The United States Preventive Services Task Force has updated its recommendation on the use of vitamins and supplements based on an evidence report that included 84 studies, 52 of them new since it last weighed in on the topic in 2014. The new findings were largely similar to those previous conclusions.
The report, led by Elizabeth A. O’Connor, PhD, with the Kaiser Permanente Center for Health Research in Portland, OR, was published today in TheJournal of the American Medical Association.
The task force, an independent panel of national experts, found there was not enough evidence that supplements help prevent cardiovascular disease, including heart disease and stroke, or cancer, the two top causes of death in the U.S. and both prevention targets for supplements.
‘If These Were Really Good for You, We’d Know by Now’

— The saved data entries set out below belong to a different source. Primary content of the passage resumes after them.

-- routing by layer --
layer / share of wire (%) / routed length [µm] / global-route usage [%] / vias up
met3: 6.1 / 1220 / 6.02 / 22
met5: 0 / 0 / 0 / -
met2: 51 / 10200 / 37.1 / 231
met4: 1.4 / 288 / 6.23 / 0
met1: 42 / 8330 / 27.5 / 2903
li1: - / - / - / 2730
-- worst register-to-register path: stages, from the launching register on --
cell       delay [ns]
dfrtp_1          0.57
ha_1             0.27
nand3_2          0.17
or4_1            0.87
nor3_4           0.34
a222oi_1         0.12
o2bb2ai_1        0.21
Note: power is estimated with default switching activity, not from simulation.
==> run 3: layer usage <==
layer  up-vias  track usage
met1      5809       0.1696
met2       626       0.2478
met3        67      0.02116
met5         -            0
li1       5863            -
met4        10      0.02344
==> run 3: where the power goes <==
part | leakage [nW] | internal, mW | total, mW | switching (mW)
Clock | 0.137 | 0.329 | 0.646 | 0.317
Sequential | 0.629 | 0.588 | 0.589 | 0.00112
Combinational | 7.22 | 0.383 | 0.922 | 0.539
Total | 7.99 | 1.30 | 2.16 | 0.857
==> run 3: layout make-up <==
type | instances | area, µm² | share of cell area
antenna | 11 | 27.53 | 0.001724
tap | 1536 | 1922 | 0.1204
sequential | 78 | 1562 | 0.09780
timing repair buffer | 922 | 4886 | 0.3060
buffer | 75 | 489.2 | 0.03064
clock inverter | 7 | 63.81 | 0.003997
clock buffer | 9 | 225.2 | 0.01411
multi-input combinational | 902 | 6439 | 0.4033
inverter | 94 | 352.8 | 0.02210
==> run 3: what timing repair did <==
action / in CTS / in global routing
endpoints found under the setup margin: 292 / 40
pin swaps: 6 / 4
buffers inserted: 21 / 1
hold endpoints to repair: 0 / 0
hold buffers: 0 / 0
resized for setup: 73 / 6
### src/rtl/mux_16x1_scanner.sv
// Purpose: walks mux_16x1 select over the enabled channels of a latched mask and assembles the samples into one word.
// Latency: N enabled channels -> word_valid after N+1 edges from start (1 edge for an empty mask); one channel per cycle.
// Backpressure: word held with word_valid until word_ack; start is ignored (not queued) while scanning or holding.
//
// Ports:
//   clk, rst       single clock, synchronous active-high reset
//   start, mask    scan request and channel-enable mask (mask latched at accepted start)
//   mux_out        mux_16x1.data_out, sampled one edge after select is registered
//   select         registered channel select driven to mux_16x1
//   busy           high while scanning
//   word_out       assembled word, bit i = channel i sample, disabled bits 0
//   word_valid     word_out ready and stable
//   word_ack       consumer acknowledge, only honoured while word_valid
module mux_16x1_scanner (
    input  logic        clk,
    input  logic        rst,
    input  logic        start,
    input  logic [15:0] mask,
    input  logic        mux_out,
    output logic [3:0]  select,
    output logic        busy,
    output logic [15:0] word_out,
    output logic        word_valid,
    input  logic        word_ack
);

    typedef enum logic [1:0] {
        IDLE = 2'd0,
        SCAN = 2'd1,
        HOLD = 2'd2
    } state_t;

    state_t      state, state_nxt;
    logic [3:0]  select_nxt;
    logic [15:0] word_nxt;
    logic [15:0] mask_q, mask_nxt;

    logic [3:0]  first_idx;     // lowest set bit of the incoming mask
    logic [3:0]  next_idx;      // next set bit of the latched mask above select
    logic        next_found;

    // Scanning downward leaves the lowest matching index as the final assignment.
    always_comb begin
        first_idx = 4'd0;
        for (int i = 15; i >= 0; i--) begin
            if (mask[i]) begin
                first_idx = 4'(i);
            end
        end
    end

    always_comb begin
        next_idx   = 4'd0;
        next_found = 1'b0;
        for (int i = 15; i >= 0; i--) begin
            if (mask_q[i] && (4'(i) > select)) begin
                next_idx   = 4'(i);
                next_found = 1'b1;
            end
        end
    end

    always_comb begin
        state_nxt  = state;
        select_nxt = select;
        word_nxt   = word_out;
        mask_nxt   = mask_q;
        case (state)
            IDLE: begin
                select_nxt = 4'd0;
                if (start) begin
                    mask_nxt = mask;
                    word_nxt = 16'h0000;
                    if (mask != 16'h0000) begin
                        state_nxt  = SCAN;
                        select_nxt = first_idx;
                    end else begin
                        state_nxt = HOLD;
                    end
                end
            end
            SCAN: begin
                // mux_out reflects the select registered on the previous edge.
                word_nxt[select] = mux_out;
                if (next_found) begin
                    select_nxt = next_idx;
                end else begin
                    state_nxt  = HOLD;
                    select_nxt = 4'd0;
                end
            end
            HOLD: begin
                if (word_ack) begin
                    state_nxt = IDLE;
                end
            end
            default: begin
                state_nxt  = IDLE;
                select_nxt = 4'd0;
            end
        endcase
    end

    always_ff @(posedge clk) begin
        if (rst) begin
            state    <= IDLE;
            select   <= 4'd0;
            word_out <= 16'h0000;
            mask_q   <= 16'h0000;
        end else begin
            state    <= state_nxt;
            select   <= select_nxt;
            word_out <= word_nxt;
            mask_q   <= mask_nxt;
        end
    end

    assign busy       = (state == SCAN);
    assign word_valid = (state == HOLD);

endmodule
## config.mk

```make
export PLATFORM = sky130hd
export DESIGN_NAME = stepmotor_monitor
export DESIGN_NICKNAME = d
export VERILOG_FILES = /design/src/rtl/stepmotor_monitor.sv
export SDC_FILE = /design/constraint.sdc
export NUM_CORES = 1
export LEC_CHECK = 0
export BUFFER_PORTS_ARGS = -buffer_cell sky130_fd_sc_hd__buf_4
export CAP_MARGIN = 20
export CORE_MARGIN = 2
export CORE_UTILIZATION = 58
export CTS_CLUSTER_DIAMETER = 80
export DETAILED_ROUTE_END_ITERATION = 7
export GPL_TIMING_DRIVEN = 0
export PLACE_DENSITY = 0.81
export SLEW_MARGIN = 20
export SYNTH_ARGS = -nofsm -noshare
export SYNTH_HDL_FRONTEND = slang
export SYNTH_SLANG_ARGS = --single-unit
export TNS_END_PERCENT = 50
```

## constraint.sdc

```tcl
create_clock -name clk -period 4.07 [get_ports clk]
set_clock_uncertainty 0.15 [all_clocks]
set_input_delay 0.2035 -clock clk [delete_from_list [all_inputs] [get_ports clk]]
set_output_delay 0.2035 -clock clk [all_outputs]
set_load 0.05 [all_outputs]
```

## src/rtl/stepmotor_monitor.sv

```systemverilog
// Stepper coil monitor: synchronises and debounces the L1L2L3L4 pattern, decodes
// full-step phases into step/direction/position, measures step period and flags faults.
module stepmotor_monitor #(
    parameter int unsigned POS_W   = 16,
    parameter int unsigned PER_W   = 16,
    parameter int unsigned FILT    = 2,
    parameter int unsigned TIMEOUT = 1000
) (
    input  logic             clk,
    input  logic             rst,
    input  logic             clr,
    input  logic [3:0]       coils,
    output logic             step,
    output logic             dir,
    output logic [POS_W-1:0] pos,
    output logic [PER_W-1:0] period,
    output logic [1:0]       phase,
    output logic             locked,
    output logic             moving,
    output logic [1:0]       err
);

    // Stability counter runs 0..FILT+1; FILT+1 marks "already accepted".
    localparam int unsigned CNT_W = $clog2(FILT + 2);

    logic [3:0]       s1_q, s2_q;
    logic [CNT_W-1:0] cnt_q, cnt_d;
    logic             step_q, step_d;
    logic             dir_q, dir_d;
    logic [POS_W-1:0] pos_q, pos_d;
    logic [PER_W-1:0] period_q, period_d;
    logic [PER_W-1:0] pc_q, pc_d, pc_inc;
    logic [1:0]       phase_q, phase_d;
    logic             locked_q, locked_d;
    logic             moving_q, moving_d;
    logic [1:0]       err_q, err_d;
    logic             first_q, first_d;

    logic             accept_c;
    logic             valid_c;
    logic [1:0]       idx_c;
    logic [1:0]       diff_c;

    // Two-flop synchroniser on the asynchronous coil pattern.
    always_ff @(posedge clk or posedge rst) begin
        if (rst) begin
            s1_q <= 4'b0000;
            s2_q <= 4'b0000;
        end else begin
            s1_q <= coils;
            s2_q <= s1_q;
        end
    end

    // Debounce: restart when the synchronised value is about to change, accept once at FILT.
    always_comb begin
        cnt_d = cnt_q;
        if (s1_q != s2_q) begin
            cnt_d = CNT_W'(1);
        end else if (cnt_q <= CNT_W'(FILT)) begin
            cnt_d = CNT_W'(cnt_q + CNT_W'(1));
        end
    end

    assign accept_c = (cnt_q == CNT_W'(FILT));

    // Phase decode of the two-phase-on full-step sequence.
    always_comb begin
        valid_c = 1'b1;
        idx_c   = 2'd0;
        case (s2_q)
            4'b1001: idx_c = 2'd0;
            4'b0011: idx_c = 2'd1;
            4'b0110: idx_c = 2'd2;
            4'b1100: idx_c = 2'd3;
            default: valid_c = 1'b0;
        endcase
    end

    assign diff_c = idx_c - phase_q;
    assign pc_inc = (pc_q == {PER_W{1'b1}}) ? pc_q : PER_W'(pc_q + PER_W'(1));

    // Next-state: acceptance rules, period measurement, motion timeout and clear.
    always_comb begin
        step_d   = 1'b0;
        dir_d    = dir_q;
        pos_d    = pos_q;
        period_d = period_q;
        phase_d  = phase_q;
        locked_d = locked_q;
        moving_d = moving_q;
        err_d    = err_q;
        first_d  = first_q;
        pc_d     = pc_inc;

        if (accept_c) begin
            if (s2_q == 4'b0000) begin
                locked_d = 1'b0;
            end else if (!valid_c) begin
                err_d[1] = 1'b1;
                locked_d = 1'b0;
            end else if (!locked_q) begin
                phase_d  = idx_c;
                locked_d = 1'b1;
                first_d  = 1'b1;
            end else begin
                phase_d = idx_c;
                case (diff_c)
                    2'd1: begin
                        step_d = 1'b1;
                        dir_d  = 1'b0;
                        pos_d  = POS_W'(pos_q + POS_W'(1));
                    end
                    2'd3: begin
                        step_d = 1'b1;
                        dir_d  = 1'b1;
                        pos_d  = POS_W'(pos_q - POS_W'(1));
                    end
                    2'd2:    err_d[0] = 1'b1;
                    default: ;
                endcase
            end
        end

        if (step_d) begin
            // Interval before the first step after locking is unknown.
            period_d = first_q ? '0 : pc_inc;
            pc_d     = '0;
            first_d  = 1'b0;
            moving_d = 1'b1;
        end else if (pc_q >= PER_W'(TIMEOUT)) begin
            moving_d = 1'b0;
        end

        if (locked_q && !locked_d) begin
            moving_d = 1'b0;
        end

        if (clr) begin
            pos_d    = '0;
            period_d = '0;
            err_d    = 2'b00;
            pc_d     = '0;
        end
    end

    // State registers.
    always_ff @(posedge clk or posedge rst) begin
        if (rst) begin
            cnt_q    <= '0;
            step_q   <= 1'b0;
            dir_q    <= 1'b0;
            pos_q    <= '0;
            period_q <= '0;
            pc_q     <= '0;
            phase_q  <= 2'd0;
            locked_q <= 1'b0;
            moving_q <= 1'b0;
            err_q    <= 2'b00;
            first_q  <= 1'b0;
        end else begin
            cnt_q    <= cnt_d;
            step_q   <= step_d;
            dir_q    <= dir_d;
            pos_q    <= pos_d;
            period_q <= period_d;
            pc_q     <= pc_d;
            phase_q  <= phase_d;
            locked_q <= locked_d;
            moving_q <= moving_d;
            err_q    <= err_d;
            first_q  <= first_d;
        end
    end

    assign step   = step_q;
    assign dir    = dir_q;
    assign pos    = pos_q;
    assign period = period_q;
    assign phase  = phase_q;
    assign locked = locked_q;
    assign moving = moving_q;
    assign err    = err_q;

endmodule

```

==> Word level (Yosys, flattened, before mapping) <==
Index checks and enable logic that the tools add are counted.
{ "word_totals": {"out_inout_bits": 40, "elab_cells": 98, "register_bits": 67, "inputBits": 7} }
{ "op_classes": {"order_cmp": 2, "n_eq_ne": 14, "n_reduce_logical": 22, "muxes": 40, "addsub": 5, "bitwise_logic": 1} }
{ "ops": {"columns": ["cell", "n"], "rows": [
  ["$mux W16", 11],
  ["$add A16 B1 Y16 const B", 2],
  ["$pmux W16 S2", 1],
  ["$mux W1", 21],
  ["$reduce_bool A2 Y1", 9],
  ["$eq A16 B16 Y1 const B", 1],
  ["$ge A16 B10 Y1 const B", 1],
  ["$sub A16 B1 Y16 const B", 1],
  ["$reduce_and A5 Y1", 3],
  ["$mux W2", 5],
  ["$eq A4 B4 Y1 const B", 2],
  ["$ne A2 B2 Y1 const B", 4],
  ["$eq A2 B2 Y1 const B", 3],
  ["$pmux W2 S3", 1],
  ["$reduce_and A3 Y1", 2],
  ["$reduce_bool A3 Y1", 2],
  ["$eq A4 B2 Y1 const B", 1],
  ["$eq A4 B3 Y1 const B", 1],
  ["$logic_not A4 Y1", 1],
  ["$ne A4 B4 Y1", 1],
  ["$reduce_and A4 Y1", 1],
  ["$reduce_or A4 Y1", 1],
  ["$add A2 B1 Y2 const B", 1],
  ["$eq A2 B1 Y1 const B", 1],
  ["other kinds (7)", 7]
]} }

==> Logic depth before layout (Yosys ltp) <==
Gate-level depths: netlist of run 1.
{ "depth": {"depth_word": 12, "ltp_mapped": 16, "mapped_depth_nobuf": 16} }

==> Worst setup path after synthesis of run 1 <==
No wires, ideal clock.
{ "synth_timing": {"path_kind": "reg-to-reg", "start": "register s2_q[3]", "end": "register pos_q[13] (netlist: pos[13])", "slack_ps": 350, "n_path_buf": 0, "t_arrival_ps": 3474, "t_required_ps": 3824, "stages_incl_launch_ff": 16, "synth_period_minus_slack_ps": 3720, "setup_ps": 96, "cell_sequence": "dfrtp_1 > nor2_1 > and3_1 > a31oi_1 > ha_1 > xor2_1 > and3_1 > nor2_1 > nand2_1 > inv_1 > ha_1 > a211o_1 > a211o_1 > a2111oi_4 > o21ai_0 > a311oi_2"} }
{ "synth_via": {"elab_chain_cells": 10, "elab_cells_between_ends": 21, "classes_between": "add/sub (1); eq/ne (7); mux (8); reduce/logical (5)"} }
{ "synth_rtl": {"columns": ["element", "line_no", "rtl"], "rows": [
  ["from (decl)", "26", "logic [3:0] s1_q, s2_q;"],
  ["from (signal assigned)", "51", "s2_q <= s1_q;"],
  ["$eq A4 B4 Y1 (tied with other cells)", "71", "case (s2_q)"],
  ["$pmux W2 S3", "71", null],
  ["$sub A2 B2 Y2", "80", "assign diff_c = idx_c - phase_q;"],
  ["$eq A2 B2 Y1 / $eq A2 B1 Y1 (equally long branches)", "108", "case (diff_c)"],
  ["$pmux W16 S2", "108", null],
  ["$mux W16", "102", "end else if (!locked_q) begin"],
  ["$mux W16", "99", "end else if (!valid_c) begin"],
  ["$mux W16", "97", "if (s2_q == 4'b0000) begin"],
  ["$mux W16", "96", "if (accept_c) begin"],
  ["$mux W16", "139", "if (clr) begin"],
  ["to (signal assigned)", "165", "pos_q <= pos_d;"],
  ["to (decl)", "30", "logic [POS_W-1:0] pos_q, pos_d;"]
]} }
Several ways; a longest one is shown, not always the timed one. The select of a mux whose other input is x is not followed.
A chain may end at the register's enable or synchronous reset.

==> Worst setup path after layout of run 1 <==
{ "layout_timing": {"start": "register s2_q[0]", "end": "register pos_q[13] (netlist: pos[13])"} }
The elaborated chain is that of the path after synthesis.

==> flow_summary.html, run 1 <==
<table>
<tr><th>Metric</th><th>Value</th></tr>
<tr><th colspan="2">Floorplanning</th></tr>
<tr><td>Number of rows created at floorplan</td><td>29</td></tr>
<tr><td>Die area</td><td>7054 µm²</td></tr>
<tr><td>Starting density of the core</td><td>0.5912</td></tr>
<tr><td>Die Y-Extent</td><td>83.99 µm</td></tr>
<tr><td>Placeable core area</td><td>6277 µm²</td></tr>
<tr><td>Top Ports</td><td>47</td></tr>
<tr><td>Die Width</td><td>83.99 µm</td></tr>
<tr><th colspan="2">STA</th></tr>
<tr><td>RSZ-0062 raised after global routing</td><td>no</td></tr>
<tr><td>Final Setup Violations</td><td>0</td></tr>
<tr><td>Normalized max-slew margin</td><td>0.5823</td></tr>
<tr><td>Worst hold-check slack</td><td>0.08720 ns</td></tr>
<tr><td>Ratio of final minimum period to clock period</td><td>0.9427</td></tr>
<tr><td>Pins Over Slew Limit</td><td>0</td></tr>
<tr><td>Final Hold Fails</td><td>0</td></tr>
<tr><td>Crit path time final</td><td>3.837 ns</td></tr>
<tr><td>Maximum clock frequency</td><td>0.2606 GHz</td></tr>
<tr><td>Measured slew at the worst slew-check pin</td><td>0.6242 ns</td></tr>
<tr><th colspan="2">Clocking</th></tr>
<tr><td>Skew-Pair Late Insertion Delay</td><td>0.35 ns</td></tr>
<tr><td>Level count of the clock H-tree</td><td>3</td></tr>
<tr><td>Clock transition at path regs</td><td>0.08 ns</td></tr>
<tr><td>Clock tree from TritonCTS</td><td>built</td></tr>
<tr><td>Sinks on the clock net</td><td>67</td></tr>
<tr><td>Num CTS Buffers</td><td>9</td></tr>
<tr><td>Number of buffers between clock root and the deepest sink</td><td>2</td></tr>
<tr><td>Root buf cell</td><td>clkbuf_8</td></tr>
<tr><th colspan="2">Worst setup path</th></tr>
<tr><td>Critical path's slowest cell</td><td>or3_1</td></tr>
<tr><td>Delay of the slowest cell on the worst path</td><td>0.37 ns</td></tr>
<tr><td>Type of element launching the critical path</td><td>register</td></tr>
<tr><td>Crit Reg-Reg Endpoint</td><td>pos[13]</td></tr>
<tr><td>Launch point of the worst reg-to-reg path</td><td>s2_q[0]</td></tr>
<tr><td>Data arrival time of the critical path</td><td>3.94 ns</td></tr>
<tr><td>Startpoint of the most critical setup path</td><td>s2_q[0]</td></tr>
<tr><td>Max Fanout on Critical Path</td><td>9</td></tr>
<tr><td>Startpoint-to-endpoint class of the critical path</td><td>reg2reg</td></tr>
<tr><td>Path depth of the worst reg2reg path</td><td>17</td></tr>
<tr><td>Chain of cells forming the critical path</td><td>buf_2, and3_1, a31oi_1, ha_1, xor2_1, and3_1, nor2_1, nand2_2, clkinvlp_4, buf_12, buf_4, ha_1, nand2_1, o21ai_1, a2111oi_4, or3_1, a311oi_2</td></tr>
<tr><td>Required time worst endpoint</td><td>4.17 ns</td></tr>
<tr><td>R2R setup slack</td><td>0.23 ns</td></tr>
<tr><td>Endpoint type of the worst setup path</td><td>register</td></tr>
<tr><td>Endpoint of the most critical setup path</td><td>pos[13]</td></tr>
<tr><th colspan="2">GRT</th></tr>
<tr><td>Number of antenna violations at the first check in global routing</td><td>0</td></tr>
<tr><td>Global-route total usage across every layer</td><td>0.2407</td></tr>
<tr><td>Pin count of the biggest net entering global routing</td><td>51</td></tr>
<tr><td>Leftover overflow at the end of global routing</td><td>0</td></tr>
<tr><td>Global-route wire length before repair</td><td>13.66 mm</td></tr>
<tr><td>Vias in the first global route</td><td>2984</td></tr>
<tr><th colspan="2">Power</th></tr>
<tr><td>Post-layout total power</td><td>1.300 mW</td></tr>
<tr><td>Worst VDD drop</td><td>0.2631 mV</td></tr>
<tr><td>Power Density</td><td>290.3 nW/µm²</td></tr>
<tr><td>Leakage power</td><td>2.127 nW</td></tr>
<tr><th colspan="2">Worst hold path</th></tr>
<tr><td>Hold WC Path Type</td><td>in2reg</td></tr>
<tr><th colspan="2">Detailed routing</th></tr>
<tr><td>Via count</td><td>3184</td></tr>
<tr><td>Detailed-route vias per instance</td><td>5.885</td></tr>
<tr><td>Average routed wire per standard cell</td><td>15.08 µm</td></tr>
<tr><td>Iteration-0 DRC Markers</td><td>293</td></tr>
<tr><td>DRC violation count after routing</td><td>0</td></tr>
<tr><td>Residual antenna-violating net count after detailed routing</td><td>0</td></tr>
<tr><td>Routed Wire Length</td><td>8.156 mm</td></tr>
<tr><td>Detailed-router iteration count before antenna repair</td><td>7</td></tr>
<tr><th colspan="2">Synth</th></tr>
<tr><td>Cell area after synthesis</td><td>3711 µm²</td></tr>
<tr><td>Distinct cell type count of the synthesized netlist</td><td>55</td></tr>
<tr><td>Main synth FF type</td><td>dfrtp_1</td></tr>
<tr><td>Syn nets</td><td>420</td></tr>
<tr><td>Register area share after synthesis</td><td>0.4518</td></tr>
<tr><td>YS warnings</td><td>0</td></tr>
<tr><td>Post-Syn Area per Cell</td><td>9.467 µm²</td></tr>
<tr><td>Share of async-settable or async-resettable flops after synthesis</td><td>1.000</td></tr>
<tr><td>EDFF count, synth</td><td>0</td></tr>
<tr><td>Flop and latch count out of synthesis</td><td>67</td></tr>
<tr><td>Count of mapped cells out of synthesis</td><td>392</td></tr>
<tr><th colspan="2">Flow run</th></tr>
<tr><td>Number of maximum-capacitance constraint violations</td><td>0</td></tr>
<tr><th colspan="2">Placement</th></tr>
<tr><td>Post-Place Cells</td><td>516</td></tr>
<tr><td>Global placement routability congestion</td><td>0.9316</td></tr>
<tr><td>Dpl hpwl</td><td>5.782 mm</td></tr>
<tr><td>Count of input and output buffers</td><td>46</td></tr>
<tr><th colspan="2">Final layout</th></tr>
<tr><td>Most frequent cells in the layout</td><td>dfrtp_1 (65), buf_4 (51), nand2_1 (42)</td></tr>
<tr><td>Share of the core filled with cells</td><td>0.7136</td></tr>
<tr><td>Area Overhead vs Synth</td><td>20.70%</td></tr>
<tr><td>Share of layout cells above drive strength 1</td><td>0.1940</td></tr>
<tr><td>Non-filler instance count after layout</td><td>541</td></tr>
<tr><td>Final Net Count</td><td>487</td></tr>
<tr><td>Most frequent standard cell in the layout excluding fill and tap cells</td><td>dfrtp_1</td></tr>
<tr><td>Total inserted antenna cells</td><td>0</td></tr>
<tr><th colspan="2">Status</th></tr>
<tr><td>Outcome</td><td>completed</td></tr>
</table>
==> per-layer routing <==
| metal | GRT usage | wire [µm] | vias up |
|---|---|---|---|
| li1 | - | - | 1520 |
| met1 | 0.3212 | 3730 | 1544 |
| met2 | 0.3905 | 3897 | 102 |
| met3 | 0.03956 | 345 | 18 |
| met4 | 0.1012 | 182 | 0 |
| met5 | 0 | 0 | - |
==> timing repair <==
item,in CTS,in global routing
hold buffers,5,0
gates resized for setup,1,6
gates cloned,0,0
endpoints found under the setup margin,3,4
endpoints found under the hold margin,71,0
buffers inserted,4,0
==> metrics by stage <==
step	worst slack [ns]	TNS (ns)	area, µm²
6_report	0.2332	0	4479
5_1_grt	0.01369	0	4479
4_1_cts	0.1006	0	4466
3_5_place_dp	-0.1481	-0.2320	4183
3_3_place_gp	-0.06984	-0.09198	4153
2_1_floorplan	0.3501	0	3711
==> flip-flops by register name, summed over array words and instances, names as in the netlist <==
signal / count
pc_q: 16
period: 16
pos: 16
s1_q: 4
s2_q: 4
cnt_q: 2
err: 2
phase: 2
dir: 1
first_q: 1
locked: 1
moving: 1
step: 1
==> worst max-delay path, delay by kind of cell, from the launching register on <==
kind,cells,cell delay [ns]
xor gates and xnor gates,1,0.20
adders and majority gates,2,0.53
DFF,1,0.36
buffers and inverters,4,0.62
and+or+nand+nor,6,1.01
AOI/OAI and AO/OA,4,0.86
==> Yosys cell counts, drive strengths merged, types with 5 or more instances <==
library cell	count	area [µm²]
dfrtp	67	1677
nand2	43	161.4
nor2	41	153.9
o21ai	34	181.4
a21oi	25	125.1
ha	20	250.2
inv	17	63.81
xnor2	14	122.6
nand3	12	60.06
xor2	12	112.6
nor3	10	50.05
buf	7	52.54
nand3b	7	52.55
nand4	7	43.79
a21o	5	37.54
a31oi	5	31.28
clkbuf	5	18.77
nand2b	5	38.78
nor2b	5	31.28
==> final cells by class <==
type	count	area (µm²)
fill	472	1798
inverter	17	70.07
buffer	12	71.32
timing repair buffer	56	465.4
tap	77	96.34
clock inverter	5	35.03
sequential	67	1679
multi-input combinational	296	1911
clock buffer	11	151.4
==> report_power, final <==
group | total [mW] | switching (mW) | leakage, nW | internal [mW]
Clock | 0.519 | 0.264 | 0.0957 | 0.255
Sequential | 0.689 | 0.0126 | 0.907 | 0.676
Combinational | 0.0918 | 0.0581 | 1.12 | 0.0337
Total | 1.30 | 0.335 | 2.13 | 0.965
==> how the worst min path moves through the flow <==
stage / from / endpoint / slack (ns) / cells past startpoint
detailed placement: rst / cnt_q[1] / 0.008 / 2
global route: clr / period[11] / 0.11 / 3
finish: clr / period[11] / 0.09 / 3
global placement: coils[0] / s1_q[0] / 0.16 / 1
CTS: clr / period[11] / 0.08 / 3
floorplan: coils[0] / s1_q[0] / 0.08 / 0
==> cells by family after synthesis <==
kind of cell               Yosys count  synth area share
and+or+nand+nor                    148            0.1952
adders and majority gates           21           0.07283
muxes                                2          0.005395
DFF                                 67            0.4518
xor gates and xnor gates            26           0.06339
AOI/OAI and AO/OA                   99            0.1750
buffers and inverters               29           0.03641
Power figures use the tool's default switching activity.
==> inputs of run 2 (changes only) <==
CORE_UTILIZATION = 50   (was 58)
MAX_ROUTING_LAYER = met4   (was unset)
PLACE_DENSITY = 0.71   (was 0.81)
==> run 2 against run 1 <==
Net effect: first-iteration DRC count decreased by 63%; cell area is 2.3% higher; register-to-register slack about the same; sequential cell count unchanged; non-clock buffer count is the same; critical path depth is 1 lower; largest power group is now clock; utilization down 7.8 points; critical endpoint unchanged; critical path type unchanged.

“The task force is not saying ‘don’t take multivitamins,’ but there’s this idea that if these were really good for you, we’d know by now,” Jeffrey Linder, MD, chief of general internal medicine at Northwestern University Feinberg School of Medicine in Chicago, said in a news release. Linder and colleagues wrote an editorial addressing the findings.
“Patients ask all the time, ‘What supplements should I be taking?’ They’re wasting money and focus thinking there has to be a magic set of pills that will keep them healthy when we should all be following the evidence-based practices of eating healthy and exercising,” Linder said.
The task force’s guidance does not apply to children, to people with a known nutritional deficiency, or those who are hospitalized.
The task force went even further in its recommendations regarding taking beta carotene – a red-orange pigment found in plants that the body converts into vitamin A – to prevent cardiovascular disease or cancer, citing “a possible increased risk of mortality, cardiovascular mortality, and lung cancer.”
The task force “concludes with moderate certainty that the harms of beta carotene supplementation outweigh the benefits for the prevention of cardiovascular disease or cancer,” the authors wrote.
It also singled out vitamin E.
The task force “also concludes with moderate certainty that there is no net benefit of supplementation with vitamin E for the prevention of cardiovascular disease or cancer,” according to the report.
$50 Billion a Year Spent on Supplements
The news may come as a surprise to many, as Americans spent almost $50 billion on vitamins and supplements last year, and supplement companies spent about $900 million on marketing.
What does help decrease heart disease and cancer risk is a healthy diet, including fruits and vegetables, the task force authors wrote in the editorial. While it’s reasonable to think that nutrients could be extracted from fruits and vegetables and packaged into pills for the same benefit, there’s no evidence that’s the case.
They explained that “whole fruits and vegetables contain a mixture of vitamins, phytochemicals, fiber and other nutrients that probably act synergistically to deliver health benefits. Micronutrients in isolation may act differently in the body than when naturally packaged with a host of other dietary components.”
In addition to no evidence of benefit, potential for harm is often lost on consumers.
Authors of the editorial, written by Linder, Jenny Jia, MD, and Natalie A. Cameron MD, all with the Feinberg School of Medicine, said many people view supplements as, at worst, benign products used for disease prevention, but they caution little is known about potential harms.
Supplements Relatively Unregulated
In the U.S., dietary supplements are relatively unregulated, they noted. They do include disclaimers that they have not been evaluated by the FDA.
“The very real harms of supplements are not studied as extensively as those of pharmaceuticals,” they wrote.
Cameron emphasized the task force’s recommendations do not apply to pregnant people or people trying to get pregnant.
“Certain vitamins, such as folic acid, are essential for pregnant women to support healthy fetal development. The most common way to meet these needs is to take a prenatal vitamin,” she said in a news release.
Focusing on vitamins and supplements also may represent a “harmful distraction,” the authors said, taking time and resources away from focusing on evidence-based preventive care including healthful diets, getting exercise, maintaining a healthy weight, and not smoking.